How many people have Fetal Alcohol Spectrum Disorders (FASDs)? Mental illness? Substance use disorders (SUDs)? The disease of addiction? …in the US? What about in Canada? The United Kingdom? Czechoslovakia?
We think we have statistics, but as everyone knows, statistics lie. As an example, think about surveying a community regarding whether or not a sports complex should be built by using funds from an increase in sales tax. Ninety percent of the community could say yes…if that survey were done in a sports bar; ninety percent of the community could say no…if that survey were done in a library. Statistics lie.
And counting isn’t any better, even when you turn that number into a percentage. This summer, I saw a research poster that indicated that, in California, over a twenty-year period, 29 of 2,000,000 babies – or 0.00145% – were born with Fetal Alcohol Syndrome (FAS). I’m still kicking myself for not taking a picture, so I have no proof that these are the numbers, but, you know, statistics lie, so it really doesn’t matter. The point is that many more babies than that…approximately 10,000 or 0.5%…were ACTUALLY born with FAS, not to mention the 90,000 or 4.5% more who were born with FASDs.

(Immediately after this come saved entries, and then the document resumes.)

===== design/flow/constraint.sdc =====
create_clock -name core_clock -period 19.2 [get_ports {clk}]
set_input_delay 3.8400 -clock core_clock [delete_from_list [all_inputs] [get_ports {clk}]]
set_output_delay 3.8400 -clock core_clock [all_outputs]
set_load 0.01 [all_outputs]

===== design/flow/run.sh =====
#!/bin/bash
# the make line also repeats each setting of config.mk as NAME=value (left out here)
make -C /OpenROAD-flow-scripts/flow DESIGN_CONFIG=/design/flow/config.mk WORK_HOME=/design/flow/orfs CLKGATE_MAP_FILE= finish

===== design/flow/config.mk =====
export PLATFORM = sky130hd
export DESIGN_NAME = Cinema
export DESIGN_NICKNAME = Cinema
export VERILOG_FILES = /design/flow/design.v
export SDC_FILE = /design/flow/constraint.sdc
export NUM_CORES = 4
export LEC_CHECK = 0
export CAP_MARGIN = 20
export CORE_MARGIN = 2
export CORE_UTILIZATION = 17
export SLEW_MARGIN = 20

===== design/flow/design.v =====
module Cinema(input [17:0]SW, input clk, input rst, output reg [17:0]LEDR , input [3:0]KEY, output [7:0]HEX0,
			  output [7:0]HEX4, output [7:0]HEX5, output [7:0]HEX6, output [7:0]HEX7, output [7:0]HEX1, output [7:0]HEX2, output [7:0]HEX3);
integer filmeEscolhido;  
integer filme;  
integer horarioEscolhido;  
integer horario;  
integer assentoEscolhido;  
reg [17:0] assento11;  
reg [17:0] assento12;  
reg [17:0] assento21;  
reg [17:0] assento22;  
integer valorInserido;  
integer valor;  
integer pago;  
integer quantidadeDeIngresso;  
integer trocoFeito;  
integer troco;  
wire [7:0]F = 4'hF;  
wire [7:0]H = 4'hC;  
reg [7:0]dFilme;  
reg [7:0]dHorario;  
reg [7:0]display1;  
reg [7:0]display2;  
reg [7:0]display3;  
reg [7:0]display4;  
integer bouncing;  
integer bouncing2;  
integer i;  
integer pagoAgora;  
always@(posedge clk) begin
  if (rst) begin  
    filmeEscolhido <= 0; filme <= 0; horarioEscolhido <= 0; horario <= 0; assentoEscolhido <= 0;
    assento11 <= 0; assento12 <= 0; assento21 <= 0; assento22 <= 0;
    valorInserido <= 0; valor <= 0; pago <= 0; quantidadeDeIngresso <= 0; trocoFeito <= 0; troco <= 0;
    dFilme <= 0; dHorario <= 0; display1 <= 0; display2 <= 0; display3 <= 0; display4 <= 0;
    bouncing <= 0; LEDR <= 0;
  end else begin
    if(!filmeEscolhido && bouncing == 0) begin  
		troco = 0;
        if(KEY == 4'b1110) begin  
            filme = 1;  
            filmeEscolhido = 1;  
            dFilme = 4'h1;  
            bouncing = 1;  
        end
        if(KEY == 4'b1101) begin  
            filme = 2;  
            filmeEscolhido = 1;  
            dFilme = 4'h2;  
        end
    end
    if(!horarioEscolhido && filmeEscolhido == 1) begin  
        if(KEY == 4'b1011) begin  
            horario = 1;  
            horarioEscolhido = 1;  
            dHorario = 4'h1;  
            display1 = 4'h1;  
            display2 = 4'h4;  
            display3 = 4'h0;  
            display4 = 4'h0;  
        end
        if(KEY == 4'b0111) begin  
            horario = 2;  
            horarioEscolhido = 1;  
            dHorario = 4'h2;  
            display1 = 4'h1;  
            display2 = 4'h6;  
            display3 = 4'h0;  
            display4 = 4'h0;  
        end
    end
    quantidadeDeIngresso=0;  
    if(!assentoEscolhido && horarioEscolhido == 1) begin  
        LEDR = 18'b111111111111111111;  
        for (i = 0; i<18; i = i + 1) begin
            if(SW[i] == 1) quantidadeDeIngresso = quantidadeDeIngresso + 1;  
        end
        valor = quantidadeDeIngresso * 15;  
        if(KEY == 4'b0011) begin  
            assentoEscolhido <= 1;  
            if(filme == 1 && horario == 1) assento11 <= assento11 + SW;  
            if(filme == 1 && horario == 2) assento12 <= assento12 + SW;  
            if(filme == 2 && horario == 1) assento21 <= assento21 + SW;  
            if(filme == 2 && horario == 2) assento22 <= assento22 + SW;  
        end
    end
    if(filme == 1 && horario == 1)begin  
		LEDR = ~assento11;
		bouncing = 0;
	end
    if(filme == 1 && horario == 2)begin  
		LEDR = ~assento12;
		bouncing = 0;
    end
    if(filme == 2 && horario == 1)begin  
		LEDR = ~assento21;
	end
    if(filme == 2 && horario == 2)begin  
		LEDR = ~assento22;
	end
    pagoAgora = pago;
    if (!pago && assentoEscolhido == 1) begin  
        if(KEY == 4'b1110) begin  
            valorInserido = valorInserido + 5;
        end
        if(KEY == 4'b1101) begin  
            valorInserido = valorInserido + 10;
        end
        if(KEY == 4'b1011) begin  
            valorInserido = valorInserido + 20;
        end
        if(KEY == 4'b0111) begin  
            valorInserido = valorInserido + 50;
        end
        if(valor == valorInserido) begin  
			pagoAgora = 1;  
		end
		if (valor < valorInserido && !trocoFeito) begin  
			troco <= valorInserido - valor;  
			pago <= 1;  
			trocoFeito <= 1;  
		end
    end
    if(pagoAgora == 1) begin  
		filmeEscolhido <= 0;
		horarioEscolhido <= 0;
		horario <= 0;
		assentoEscolhido <= 0;
		valorInserido <= 0;
		valor <= 0;
		pago <= 0;
		quantidadeDeIngresso <= 0;
		trocoFeito <= 0;
		pago <= 0;
	end
end
end
reg [7:0] SevenSeg;  
	always @(*)  
	case(F)  
		4'h0: SevenSeg = 8'b11111100;
		4'h1: SevenSeg = 8'b01100000;
		4'h2: SevenSeg = 8'b11011010;
		4'h3: SevenSeg = 8'b11110010;
		4'h4: SevenSeg = 8'b01100110;
		4'h5: SevenSeg = 8'b10110110;
		4'h6: SevenSeg = 8'b10111110;
		4'h7: SevenSeg = 8'b11100000;
		4'h8: SevenSeg = 8'b11111110;
		4'h9: SevenSeg = 8'b11110110;
		4'hF: SevenSeg = 8'b10001110;
		default: SevenSeg = 8'b00000000;
	endcase
	assign {HEX7[0], HEX7[1], HEX7[2], HEX7[3], HEX7[4], HEX7[5], HEX7[6], HEX7[7]} = ~SevenSeg;
	reg [7:0] SevenSeg1;
	always @(*)  
	case(H)
		4'h0: SevenSeg1 = 8'b11111100;
		4'h1: SevenSeg1 = 8'b01100000;
		4'h2: SevenSeg1 = 8'b11011010;
		4'h3: SevenSeg1 = 8'b11110010;
		4'h4: SevenSeg1 = 8'b01100110;
		4'h5: SevenSeg1 = 8'b10110110;
		4'h6: SevenSeg1 = 8'b10111110;
		4'h7: SevenSeg1 = 8'b11100000;
		4'h8: SevenSeg1 = 8'b11111110;
		4'h9: SevenSeg1 = 8'b11110110;
		4'hC: SevenSeg1 = 8'b01101110;
		default: SevenSeg1 = 8'b00000000;
	endcase
	assign {HEX5[0], HEX5[1], HEX5[2], HEX5[3], HEX5[4], HEX5[5], HEX5[6], HEX5[7]} = ~SevenSeg1;
	reg [7:0] SevenSeg2;
	always @(*)  
	case(dFilme)
		4'h0: SevenSeg2 = 8'b11111100;
		4'h1: SevenSeg2 = 8'b01100000;
		4'h2: SevenSeg2 = 8'b11011010;
		4'h3: SevenSeg2 = 8'b11110010;
		4'h4: SevenSeg2 = 8'b01100110;
		4'h5: SevenSeg2 = 8'b10110110;
		4'h6: SevenSeg2 = 8'b10111110;
		4'h7: SevenSeg2 = 8'b11100000;
		4'h8: SevenSeg2 = 8'b11111110;
		4'h9: SevenSeg2 = 8'b11110110;
		4'hC: SevenSeg2 = 8'b01101110;
		default: SevenSeg2 = 8'b00000000;
	endcase
	assign {HEX6[0], HEX6[1], HEX6[2], HEX6[3], HEX6[4], HEX6[5], HEX6[6], HEX6[7]} = ~SevenSeg2;
	reg [7:0] SevenSeg3;
	always @(*)  
	case(dHorario)
		4'h0: SevenSeg3 = 8'b11111100;
		4'h1: SevenSeg3 = 8'b01100000;
		4'h2: SevenSeg3 = 8'b11011010;
		4'h3: SevenSeg3 = 8'b11110010;
		4'h4: SevenSeg3 = 8'b01100110;
		4'h5: SevenSeg3 = 8'b10110110;
		4'h6: SevenSeg3 = 8'b10111110;
		4'h7: SevenSeg3 = 8'b11100000;
		4'h8: SevenSeg3 = 8'b11111110;
		4'h9: SevenSeg3 = 8'b11110110;
		4'hC: SevenSeg3 = 8'b01101110;
		default: SevenSeg3 = 8'b00000000;
	endcase
	assign {HEX4[0], HEX4[1], HEX4[2], HEX4[3], HEX4[4], HEX4[5], HEX4[6], HEX4[7]} = ~SevenSeg3;
	reg [7:0] SevenSeg4;
	always @(*)  
	case(display1)
		4'h0: SevenSeg4 = 8'b11111100;
		4'h1: SevenSeg4 = 8'b01100000;
		4'h2: SevenSeg4 = 8'b11011010;
		4'h3: SevenSeg4 = 8'b11110010;
		4'h4: SevenSeg4 = 8'b01100110;
		4'h5: SevenSeg4 = 8'b10110110;
		4'h6: SevenSeg4 = 8'b10111110;
		4'h7: SevenSeg4 = 8'b11100000;
		4'h8: SevenSeg4 = 8'b11111110;
		4'h9: SevenSeg4 = 8'b11110110;
		4'hC: SevenSeg4 = 8'b01101110;
		default: SevenSeg4 = 8'b00000000;
	endcase
	assign {HEX3[0], HEX3[1], HEX3[2], HEX3[3], HEX3[4], HEX3[5], HEX3[6], HEX3[7]} = ~SevenSeg4;
	reg [7:0] SevenSeg5;
	always @(*)  
	case(display2)
		4'h0: SevenSeg5 = 8'b11111100;
		4'h1: SevenSeg5 = 8'b01100000;
		4'h2: SevenSeg5 = 8'b11011010;
		4'h3: SevenSeg5 = 8'b11110010;
		4'h4: SevenSeg5 = 8'b01100110;
		4'h5: SevenSeg5 = 8'b10110110;
		4'h6: SevenSeg5 = 8'b10111110;
		4'h7: SevenSeg5 = 8'b11100000;
		4'h8: SevenSeg5 = 8'b11111110;
		4'h9: SevenSeg5 = 8'b11110110;
		4'hC: SevenSeg5 = 8'b01101110;
		default: SevenSeg5 = 8'b00000000;
	endcase
	assign {HEX2[0], HEX2[1], HEX2[2], HEX2[3], HEX2[4], HEX2[5], HEX2[6], HEX2[7]} = ~SevenSeg5;
	reg [7:0] SevenSeg6;
	always @(*)  
	case(display3)
		4'h0: SevenSeg6 = 8'b11111100;
		4'h1: SevenSeg6 = 8'b01100000;
		4'h2: SevenSeg6 = 8'b11011010;
		4'h3: SevenSeg6 = 8'b11110010;
		4'h4: SevenSeg6 = 8'b01100110;
		4'h5: SevenSeg6 = 8'b10110110;
		4'h6: SevenSeg6 = 8'b10111110;
		4'h7: SevenSeg6 = 8'b11100000;
		4'h8: SevenSeg6 = 8'b11111110;
		4'h9: SevenSeg6 = 8'b11110110;
		4'hC: SevenSeg6 = 8'b01101110;
		default: SevenSeg6 = 8'b00000000;
	endcase
	assign {HEX1[0], HEX1[1], HEX1[2], HEX1[3], HEX1[4], HEX1[5], HEX1[6], HEX1[7]} = ~SevenSeg6;
	reg [7:0] SevenSeg7;
	always @(*)  
	case(display4)
		4'h0: SevenSeg7 = 8'b11111100;
		4'h1: SevenSeg7 = 8'b01100000;
		4'h2: SevenSeg7 = 8'b11011010;
		4'h3: SevenSeg7 = 8'b11110010;
		4'h4: SevenSeg7 = 8'b01100110;
		4'h5: SevenSeg7 = 8'b10110110;
		4'h6: SevenSeg7 = 8'b10111110;
		4'h7: SevenSeg7 = 8'b11100000;
		4'h8: SevenSeg7 = 8'b11111110;
		4'h9: SevenSeg7 = 8'b11110110;
		4'hC: SevenSeg7 = 8'b01101110;
		default: SevenSeg7 = 8'b00000000;
	endcase
	assign {HEX0[0], HEX0[1], HEX0[2], HEX0[3], HEX0[4], HEX0[5], HEX0[6], HEX0[7]} = ~SevenSeg7;
endmodule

Our weasel words don’t help. Weasel words, per Stewart Chaplin in 1900, are “words that suck all the life out of the words next to them, just as a weasel sucks an egg and leaves the shell” (thoughtco). We rarely suffer from addiction; instead, it’s a “severe substance use disorder.” Say THAT to those with addictions. They will likely weasel out of the diagnosis.

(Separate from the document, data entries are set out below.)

## try-willow
// Sine_wave
module Sine_wave
    #(
        parameter DATA_WIDTH    = 12,
        parameter ANGLE_WIDTH   = 16
    )(
    input                       clk,
    input                       reset,
    input                       ce,
    input  [DATA_WIDTH:0]       ampl,  
    input  [ANGLE_WIDTH-1:0]    step,  
    output [DATA_WIDTH:0]    sin_wave,
    output [DATA_WIDTH:0]    cos_wave   
);
localparam  MID_LVL = 2 << (DATA_WIDTH-1);
localparam angle_90 = 51315; 
wire signed [DATA_WIDTH:0] Xo_cordic, Yo_cordic;
reg [ANGLE_WIDTH-1:0] angle ;
wire [1:0] quarter;
localparam QUARTER_1 = 0;
localparam QUARTER_2 = 1;
localparam QUARTER_3 = 2;
localparam QUARTER_4 = 3;
reg [2:0] state;
cordic # (
    .DATA_WIDTH    (DATA_WIDTH),
    .ANGLE_WIDTH   (ANGLE_WIDTH)
    ) cordic ( 
    .clk        ( clk), 
    .rst        ( reset      ),
    .x_i        ( ampl       ), 
    .quarter_in ( state      ),
    .theta_i    ( angle      ),
    .x_o        ( Xo_cordic  ), 
    .y_o        ( Yo_cordic  ),
    .quarter_out( quarter    )
);
assign sin_wave = (quarter == QUARTER_1) | (quarter == QUARTER_2) ? MID_LVL + Yo_cordic : MID_LVL -Yo_cordic;
assign cos_wave = (quarter == QUARTER_1) | (quarter == QUARTER_4) ? MID_LVL + Xo_cordic : MID_LVL -Xo_cordic;
always@(posedge clk)begin
    if (!ce) begin
    end else if (reset) begin
        state <= QUARTER_1;
        angle <= 0;
    end else begin
        case (state)
            QUARTER_1: begin
                if (angle < angle_90 - step)
                    angle <= angle + step;
                else begin
                    state <= QUARTER_2;
                end
            end
            QUARTER_2: begin
                if (angle > step)
                    angle <= angle - step;
                else begin
                    state <= QUARTER_3;
                end
            end
  ...
clock: 2.42 ns
lec_check: 0
cap_margin: 20
core_margin: 2
core_utilization: 72
cts_cluster_size: 48
place_density_lb_addon: 0.0
setup_slack_margin: 0.69
slew_margin: 20
run.sh (not shown) runs the stock make flow with config.mk's settings and CLKGATE_MAP_FILE=.
Seen in the log of try-willow: DPL-0038 during 4_1_cts, after which the run never completed.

As a culture, even professionals continue to trip over diagnoses of – or even mentioning – mental illness. It’s somehow called “mental health,” a “mental health issue,” “mental health challenge,” “mental health problem.” More weasel words.
“Scientific writing has become littered with weasel words that hedge, cause ambiguity, introduce conjecture and inference as reliance, resulting in a travesty of intellectual honesty” (Ott).
“Health,” by definition, is the state of being free from illness or injury, so the way we trip over our words and expect others to understand what we’re conveying is problematic at best: a “mental health issue” is saying that a person who is free from mental illness or injury has an issue with mental health. It’s an absolute oxymoron.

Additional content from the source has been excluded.